Oh dear. Directors of the part-government-owned Royal Bank of Scotland won’t be allowed to keep the huge bonuses they had earmarked for themselves after chancellor Alistair Darling stepped in.

Despite receiving a £20 billion bail-out last year, RBS still intended to hand out £1 billion to staff at all levels. Of course, for those at the bottom, the so-called ‘bonuses’ are actually an essential part of their pitifully low pay, but for top managers and directors, they are a way of creaming off a share of the expected profits that banks rake in during normal times.

We communists have no love for these fat cats. However, neither do we single them out for special opprobrium - it is not the individual bankers who caused the economic crisis any more than individual capitalists or government ministers can personally be blamed for it. To point the finger at ‘greedy bankers’ (or any other section of the ruling class) is actually to exonerate the system which the entire establishment presides over and defends.

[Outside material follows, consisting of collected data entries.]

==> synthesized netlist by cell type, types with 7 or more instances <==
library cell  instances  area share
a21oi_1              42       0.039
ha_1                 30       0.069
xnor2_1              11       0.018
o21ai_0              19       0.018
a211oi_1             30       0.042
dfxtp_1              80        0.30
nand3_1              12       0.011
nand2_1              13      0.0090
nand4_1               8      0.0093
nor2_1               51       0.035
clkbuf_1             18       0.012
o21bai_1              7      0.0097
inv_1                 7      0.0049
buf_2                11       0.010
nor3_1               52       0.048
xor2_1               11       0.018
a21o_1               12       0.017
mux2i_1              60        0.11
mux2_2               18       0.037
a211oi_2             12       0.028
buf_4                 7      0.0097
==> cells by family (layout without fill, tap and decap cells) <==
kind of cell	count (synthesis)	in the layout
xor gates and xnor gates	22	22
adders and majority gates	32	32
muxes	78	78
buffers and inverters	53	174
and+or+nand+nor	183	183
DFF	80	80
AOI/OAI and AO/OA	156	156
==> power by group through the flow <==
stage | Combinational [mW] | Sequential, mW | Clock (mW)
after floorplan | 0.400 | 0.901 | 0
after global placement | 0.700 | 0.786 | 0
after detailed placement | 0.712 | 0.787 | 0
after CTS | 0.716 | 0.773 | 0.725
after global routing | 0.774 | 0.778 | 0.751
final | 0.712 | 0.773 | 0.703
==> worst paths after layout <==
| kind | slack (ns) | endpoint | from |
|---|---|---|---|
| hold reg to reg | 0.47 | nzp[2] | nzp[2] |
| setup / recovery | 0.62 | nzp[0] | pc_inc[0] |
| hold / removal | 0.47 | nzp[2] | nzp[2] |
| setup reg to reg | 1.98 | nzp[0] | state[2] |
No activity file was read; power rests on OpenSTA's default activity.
$ cat config.mk
export PLATFORM = sky130hd
export DESIGN_NAME = dma_busreq_front
export DESIGN_NICKNAME = d
export VERILOG_FILES = /design/src/rtl/dma_busreq_front.sv
export SDC_FILE = /design/constraint.sdc
export NUM_CORES = 1
export LEC_CHECK = 0
export ABC_AREA = 1
export ABC_CLOCK_PERIOD_IN_PS = 1200
export BUFFER_PORTS_ARGS = -buffer_cell sky130_fd_sc_hd__buf_2
export CORE_MARGIN = 10
export CORE_UTILIZATION = 40
export CTS_CLUSTER_SIZE = 8
export DETAILED_ROUTE_END_ITERATION = 6
export PLACE_DENSITY = 0.69
export SLEW_MARGIN = 20
export SYNTH_ARGS = -nofsm -noshare
export SYNTH_HDL_FRONTEND = slang
export SYNTH_SLANG_ARGS = --single-unit
$ cat constraint.sdc
create_clock -name clk -period 1.2 [get_ports clk]
set_input_delay 0.24 -clock clk [delete_from_list [all_inputs] [get_ports clk]]
set_output_delay 0.24 -clock clk [all_outputs]
set_load 0.02 [all_outputs]
$ cat src/rtl/lk_boot_guard.sv
module lk_boot_guard
    import lk_pkg::*;
#(
    parameter lk_lvl_t RESET_TOP   = LVL_NONE,
    parameter lk_lvl_t RESET_BOT   = LVL_NONE,
    parameter int      BUSY_CYCLES = 100,
    parameter int      SMALL_LOG   = 14,
    parameter int      BIG_LOG     = 16,
    parameter int      PAGE_LOG    = 12,
    parameter int      SECT_LOG    = 16
) (
    input  logic        clk,
    input  logic        rst,
    input  logic        set_valid,
    input  logic        set_big,
    input  logic        set_top,
    output logic        busy,
    input  logic        chk_valid,
    input  logic [1:0]  chk_op,
    input  logic [18:0] chk_addr,
    output logic        chk_done,
    output logic        chk_refuse,
    input  logic [18:0] id_addr,
    output logic [7:0]  id_status
);
    lk_lvl_t top_lvl;
    lk_lvl_t bot_lvl;
    lk_op_t  op_q;

    assign op_q = lk_op_t'(chk_op);

    lk_store #(
        .RESET_TOP  (RESET_TOP),
        .RESET_BOT  (RESET_BOT),
        .BUSY_CYCLES(BUSY_CYCLES)
    ) u_store (
        .clk      (clk),
        .rst      (rst),
        .set_valid(set_valid),
        .set_big  (set_big),
        .set_top  (set_top),
        .top_lvl  (top_lvl),
        .bot_lvl  (bot_lvl),
        .busy     (busy)
    );

    lk_guard #(
        .SMALL_LOG(SMALL_LOG),
        .BIG_LOG  (BIG_LOG),
        .PAGE_LOG (PAGE_LOG),
        .SECT_LOG (SECT_LOG)
    ) u_guard (
        .clk       (clk),
        .rst       (rst),
        .chk_valid (chk_valid),
        .chk_op    (op_q),
        .chk_addr  (chk_addr),
        .top_lvl   (top_lvl),
        .bot_lvl   (bot_lvl),
        .chk_done  (chk_done),
        .chk_refuse(chk_refuse)
    );

    lk_idread u_id (
        .clk      (clk),
        .rst      (rst),
        .id_addr  (id_addr),
        .top_lvl  (top_lvl),
        .bot_lvl  (bot_lvl),
        .id_status(id_status)
    );
endmodule

$ cat config.mk
export PLATFORM = sky130hd
export DESIGN_NAME = lk_boot_guard
export DESIGN_NICKNAME = d
export VERILOG_FILES = /design/src/rtl/lk_pkg.sv /design/src/rtl/lk_store.sv /design/src/rtl/lk_guard.sv /design/src/rtl/lk_idread.sv /design/src/rtl/lk_boot_guard.sv
export SDC_FILE = /design/constraint.sdc
export NUM_CORES = 1
export LEC_CHECK = 0
export BUFFER_PORTS_ARGS = -buffer_cell sky130_fd_sc_hd__buf_2
export CORE_ASPECT_RATIO = 0.9
export CORE_UTILIZATION = 40
export CTS_CLUSTER_DIAMETER = 50
export DETAILED_ROUTE_END_ITERATION = 16
export HOLD_SLACK_MARGIN = 0.1
export MAX_ROUTING_LAYER = met4
export PLACE_DENSITY = 0.8
export SLEW_MARGIN = 5
export SYNTH_ARGS = -nofsm -noshare
export SYNTH_HDL_FRONTEND = slang
export SYNTH_SLANG_ARGS = --single-unit
$ cat constraint.sdc
create_clock -name clk -period 2.55 [get_ports clk]
set_input_delay 0.51 -clock clk [delete_from_list [all_inputs] [get_ports clk]]
set_output_delay 0.51 -clock clk [all_outputs]
set_load 0.005 [all_outputs]
===== src/rtl/div_pkg.sv =====
package div_pkg;
  // per-operation arithmetic selection captured at the accepting edge
  typedef struct packed {
    logic is_signed;
    logic is_long;
  } div_mode_t;
endpackage


===== src/rtl/div_operand_prep.sv =====
module div_operand_prep
  import div_pkg::*;
#(
  parameter int DW = 16
) (
  input  div_mode_t          mode,
  input  logic [DW-1:0]      hi_word,
  input  logic [DW-1:0]      lo_word,
  input  logic [DW-1:0]      dvsr,
  output logic [2*DW-1:0]    n_mag,
  output logic [DW-1:0]      d_mag,
  output logic               q_negative,
  output logic               r_negative,
  output logic               pre_err
);
  localparam int W2 = 2 * DW;

  logic [W2-1:0] ext;
  logic          n_neg;
  logic          d_neg;

  // widen the short dividend according to the arithmetic
  always_comb begin
    if (mode.is_long)
      ext = {hi_word, lo_word};
    else if (mode.is_signed)
      ext = {{DW{lo_word[DW-1]}}, lo_word};
    else
      ext = {{DW{1'b0}}, lo_word};
  end

  assign n_neg = mode.is_signed & ext[W2-1];
  assign d_neg = mode.is_signed & dvsr[DW-1];

  assign n_mag = n_neg ? ('0 - ext) : ext;
  assign d_mag = d_neg ? ('0 - dvsr) : dvsr;

  assign q_negative = n_neg ^ d_neg;
  assign r_negative = n_neg;

  // a high half not below the divisor means a quotient of more than DW bits
  assign pre_err = (d_mag == '0) || (n_mag[W2-1:DW] >= d_mag);
endmodule
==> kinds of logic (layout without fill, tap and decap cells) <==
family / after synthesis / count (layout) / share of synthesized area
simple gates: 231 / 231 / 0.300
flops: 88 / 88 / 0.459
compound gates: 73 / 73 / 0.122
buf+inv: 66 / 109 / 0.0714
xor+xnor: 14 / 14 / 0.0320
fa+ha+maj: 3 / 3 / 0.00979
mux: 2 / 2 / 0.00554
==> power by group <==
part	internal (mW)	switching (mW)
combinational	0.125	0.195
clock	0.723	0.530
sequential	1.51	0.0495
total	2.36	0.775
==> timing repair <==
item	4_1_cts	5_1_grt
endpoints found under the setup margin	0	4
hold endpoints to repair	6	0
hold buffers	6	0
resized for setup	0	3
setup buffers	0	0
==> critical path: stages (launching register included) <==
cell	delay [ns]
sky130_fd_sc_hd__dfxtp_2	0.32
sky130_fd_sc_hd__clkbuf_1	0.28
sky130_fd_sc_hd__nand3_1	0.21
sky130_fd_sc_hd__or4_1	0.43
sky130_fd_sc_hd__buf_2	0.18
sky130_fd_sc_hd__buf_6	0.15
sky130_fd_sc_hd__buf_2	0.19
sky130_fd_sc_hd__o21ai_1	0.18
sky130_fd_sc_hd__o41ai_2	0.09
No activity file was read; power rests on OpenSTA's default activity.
--- src/rtl/rrc_pkg.sv ---
package rrc_pkg;

    typedef enum logic [2:0] {
        ST_IDLE,
        ST_FETCH,
        ST_LATCH,
        ST_SEND,
        ST_RELEASE
    } coll_state_e;

endpackage

--- src/rtl/rrc_rr_pick.sv ---
module rrc_rr_pick #(
    parameter int N_CL  = 16,
    parameter int IDX_W = 4
) (
    input  logic [N_CL-1:0]  req_i,
    input  logic [IDX_W-1:0] ptr_i,
    output logic             any_o,
    output logic [IDX_W-1:0] idx_o
);

    localparam int SUM_W = IDX_W + 1;

    logic [IDX_W-1:0] cand [N_CL];

    // Candidate k is (ptr + k) wrapped into 0..N_CL-1.
    for (genvar k = 0; k < N_CL; k++) begin : g_cand
        logic [SUM_W-1:0] sum;
        assign sum = {1'b0, ptr_i} + SUM_W'(k);
        assign cand[k] = (sum >= SUM_W'(N_CL)) ? IDX_W'(sum - SUM_W'(N_CL))
                                               : IDX_W'(sum);
    end

    // Scan from the farthest candidate down, so the nearest one wins.
    always_comb begin
        any_o = 1'b0;
        idx_o = '0;
        for (int k = N_CL - 1; k >= 0; k--) begin
            if (req_i[cand[k]]) begin
                any_o = 1'b1;
                idx_o = cand[k];
            end
        end
    end

endmodule

--- src/rtl/rrc_rdata_mux.sv ---
module rrc_rdata_mux #(
    parameter int N_CL   = 16,
    parameter int DATA_W = 32,
    parameter int IDX_W  = 4
) (
    input  logic [N_CL*DATA_W-1:0] flat_i,
    input  logic [IDX_W-1:0]       sel_i,
    output logic [DATA_W-1:0]      word_o
);

    logic [DATA_W-1:0] slice [N_CL];

    for (genvar c = 0; c < N_CL; c++) begin : g_slice
        assign slice[c] = flat_i[c*DATA_W +: DATA_W];
    end

    assign word_o = slice[sel_i];

endmodule

--- src/rtl/rrc_word_cnt.sv ---
module rrc_word_cnt #(
    parameter int ADDR_W = 8
) (
    input  logic              clk,
    input  logic              rst_n,
    input  logic              clr_i,
    input  logic              addr_inc_i,
    input  logic              len_load_i,
    input  logic [ADDR_W-1:0] len_i,
    input  logic              rem_dec_i,
    output logic [ADDR_W-1:0] addr_o,
    output logic              last_o
);

    logic [ADDR_W-1:0] addr_q;
    logic [ADDR_W-1:0] rem_q;

    always_ff @(posedge clk) begin
        if (!rst_n) begin
            addr_q <= '0;
            rem_q  <= '0;
        end else begin
            if (clr_i) begin
                addr_q <= '0;
            end else if (addr_inc_i) begin
                addr_q <= addr_q + 1'b1;
            end

            if (len_load_i) begin
                rem_q <= len_i;
            end else if (rem_dec_i) begin
                rem_q <= rem_q - 1'b1;
            end
        end
    end

    assign addr_o = addr_q;
    assign last_o = (rem_q == '0);

    // the controller never steps past the announced payload count.
    p_no_underflow_r3: assert property (@(posedge clk) disable iff (!rst_n)
        rem_dec_i |-> !last_o);

endmodule
[config.mk]
export PLATFORM = sky130hd
export DESIGN_NAME = obclamp_servo
export DESIGN_NICKNAME = d
export VERILOG_FILES = /design/src/rtl/obc_pkg.sv /design/src/rtl/obc_regs.sv /design/src/rtl/obc_win.sv /design/src/rtl/obc_upd.sv /design/src/rtl/obclamp_servo.sv
export SDC_FILE = /design/constraint.sdc
export NUM_CORES = 1
export LEC_CHECK = 0
export ABC_AREA = 0
export BUFFER_PORTS_ARGS = -buffer_cell sky130_fd_sc_hd__buf_2
export CORE_UTILIZATION = 40
export DETAILED_ROUTE_END_ITERATION = 8
export SYNTH_ARGS = -nofsm -noshare
export SYNTH_HDL_FRONTEND = slang
export SYNTH_SLANG_ARGS = --single-unit
[constraint.sdc]
create_clock -name clk -period 67.1 [get_ports clk]
set_clock_uncertainty 0.2 [all_clocks]
set_input_delay 3.355 -clock clk [delete_from_list [all_inputs] [get_ports clk]]
set_output_delay 3.355 -clock clk [all_outputs]
set_load 0.03 [all_outputs]
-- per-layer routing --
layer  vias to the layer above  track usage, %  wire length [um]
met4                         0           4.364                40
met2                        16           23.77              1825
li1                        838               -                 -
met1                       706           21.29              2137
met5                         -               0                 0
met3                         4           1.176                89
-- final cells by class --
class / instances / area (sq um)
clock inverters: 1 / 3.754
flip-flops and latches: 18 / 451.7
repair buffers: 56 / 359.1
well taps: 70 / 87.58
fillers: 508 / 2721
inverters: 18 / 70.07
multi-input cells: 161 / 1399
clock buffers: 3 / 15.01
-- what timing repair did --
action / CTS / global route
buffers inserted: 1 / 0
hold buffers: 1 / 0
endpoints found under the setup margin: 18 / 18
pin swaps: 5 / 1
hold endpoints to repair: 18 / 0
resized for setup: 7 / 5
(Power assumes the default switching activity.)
--- config.mk ---
export PLATFORM = sky130hd
export DESIGN_NAME = sfb_filter_bank
export DESIGN_NICKNAME = d
export VERILOG_FILES = /design/src/rtl/sfb_pkg.sv /design/src/rtl/sfb_elig.sv /design/src/rtl/sfb_pid_stage.sv /design/src/rtl/sfb_mac_stage.sv /design/src/rtl/sfb_prio.sv /design/src/rtl/sfb_filter_bank.sv
export SDC_FILE = /design/constraint.sdc
export NUM_CORES = 1
export LEC_CHECK = 0
export ABC_AREA = 1
export BUFFER_PORTS_ARGS = -buffer_cell sky130_fd_sc_hd__buf_4
export CAP_MARGIN = 30
export CORE_AREA = 2 2 223 225
export DETAILED_ROUTE_END_ITERATION = 12
export DIE_AREA = 0 0 225 227
export PLACE_DENSITY = 0.5
export SYNTH_ARGS = -nofsm -noshare
export SYNTH_HDL_FRONTEND = slang
export SYNTH_SLANG_ARGS = --single-unit
--- constraint.sdc ---
create_clock -name clk -period 1.8 [get_ports clk]
set_input_delay 0.36 -clock clk [delete_from_list [all_inputs] [get_ports clk]]
set_output_delay 0.36 -clock clk [all_outputs]
set_load 0.02 [all_outputs]
## src/rtl/lape_pkg.sv

```systemverilog
package lape_pkg;
    localparam int MACRO_W  = 8;
    localparam int HALF_W   = 4;
    localparam int GROUP_M  = 4;
    localparam int GROUP_W  = MACRO_W * GROUP_M;
    localparam int HALVES   = MACRO_W / HALF_W;
endpackage

```

## src/rtl/lape_macro.sv

```systemverilog
module lape_macro
    import lape_pkg::*;
(
    input  logic [MACRO_W-1:0] d,
    input  logic               claim_in,
    output logic [MACRO_W-1:0] ep,
    output logic               hit
);
    logic [MACRO_W-1:0] tok;
    logic [HALVES-1:0]  half_claim;

    assign hit = |d;

    for (genvar h = 0; h < HALVES; h++) begin : g_half
        if (h == 0) begin : g_first
            assign half_claim[h] = claim_in;
        end else begin : g_rest
            assign half_claim[h] = claim_in | (|d[h*HALF_W-1:0]);
        end
        for (genvar j = 0; j < HALF_W; j++) begin : g_bit
            localparam int IDX = h*HALF_W + j;
            if (j == 0) begin : g_head
                assign tok[IDX] = ~half_claim[h];
            end else begin : g_chain
                assign tok[IDX] = tok[IDX-1] & ~d[IDX-1];
            end
            assign ep[IDX] = d[IDX] & tok[IDX];
        end
    end

    always_comb begin
        if (claim_in) begin
            assert_blocked_R7: assert (ep == '0);
        end
        if (|d[HALF_W-1:0]) begin
            assert_upper_quiet_R8: assert (ep[MACRO_W-1:HALF_W] == '0);
        end
    end
endmodule

```

## src/rtl/lape_group.sv

```systemverilog
module lape_group
    import lape_pkg::*;
(
    input  logic [GROUP_W-1:0] d,
    input  logic               claim_in,
    output logic [GROUP_W-1:0] ep,
    output logic               claim_out
);
    logic [GROUP_M-1:0] hit;
    logic [GROUP_M-1:0] m_claim;
    logic               la0, la1;

    assign la0 = claim_in | hit[0];
    assign la1 = la0 | hit[1];

    // Folded: first macro's claim feeds macros 1 and 3 directly.
    assign m_claim[0] = claim_in;
    assign m_claim[1] = la0;
    assign m_claim[2] = la1;
    assign m_claim[3] = la0 | (hit[1] | hit[2]);
    assign claim_out  = la1 | (hit[2] | hit[3]);

    for (genvar m = 0; m < GROUP_M; m++) begin : g_macro
        lape_macro i_macro (
            .d        (d[m*MACRO_W +: MACRO_W]),
            .claim_in (m_claim[m]),
            .ep       (ep[m*MACRO_W +: MACRO_W]),
            .hit      (hit[m])
        );
    end

    always_comb begin
        assert_fold_match_R7: assert (m_claim[3] == (m_claim[2] | hit[2]));
    end
endmodule

```

## src/rtl/lape_encoder.sv

```systemverilog
module lape_encoder
    import lape_pkg::*;
#(
    parameter int N = 64
) (
    input  logic         clk,
    input  logic         rst,
    input  logic [N-1:0] req,
    output logic [N-1:0] grant,
    output logic         valid,
    output logic         la_out
);
    localparam int GROUPS = N / GROUP_W;

    logic [N-1:0]    req_q;
    logic [N-1:0]    ep;
    logic [GROUPS:0] link;

    initial begin
        assert_width_R9: assert (N > 0 && (N % GROUP_W) == 0);
    end

    assign link[0] = 1'b0;

    for (genvar g = 0; g < GROUPS; g++) begin : g_group
        lape_group i_group (
            .d         (req_q[g*GROUP_W +: GROUP_W]),
            .claim_in  (link[g]),
            .ep        (ep[g*GROUP_W +: GROUP_W]),
            .claim_out (link[g+1])
        );
    end

    always_ff @(posedge clk) begin
        if (rst) begin
            req_q  <= '0;
            grant  <= '0;
            valid  <= 1'b0;
            la_out <= 1'b0;
        end else begin
            req_q  <= req;
            grant  <= ep;
            valid  <= |req_q;
            la_out <= link[GROUPS];
        end
    end

    assert_onehot_R2: assert property (@(posedge clk) disable iff (rst)
        $onehot0(grant));
    assert_flags_agree_R4: assert property (@(posedge clk) disable iff (rst)
        valid == la_out);
    assert_valid_grant_R3: assert property (@(posedge clk) disable iff (rst)
        valid == (grant != '0));
    assert_grant_in_req_R1: assert property (@(posedge clk) disable iff (rst)
        (grant != '0) |-> ((grant & $past(req_q)) == grant));
    assert_reset_clear_R6: assert property (@(posedge clk)
        rst |=> (grant == '0 && !valid && !la_out && req_q == '0));
endmodule

```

The RBS directors may well feel hard done by - it must be galling to see such an important source of income suddenly dry up. But unlike them the Weekly Worker always has to fight for every pound we get. We depend not on skimming off some of the surplus value created by productive labour, but on the conscious solidarity of our readers and supporters.

Pride of place among them this week is comrade AM for her £100 standing order. Then there is £60 from comrade TR, £50 from PK and £25 from HD. Thanks too to TT (one of 20,271 online readers last week), who contributed £20 via PayPal. In all we received £306 over the last seven days - which increased our February fighting fund total to £699.

But we need £1,000 every month with just over a week to go. I know that few if any our readers will be on RBS executive levels of income, but every little counts. Where they have their millions of pounds we have our tens of thousands of readers. So even a few pounds each would make a real difference. And its in the interests of the millions and the billions who live on this planet. After all, the Weekly Worker plays a unique role in the fight for the kind of party needed to make possible the supersession of the entire system of capital - greedy bankers included.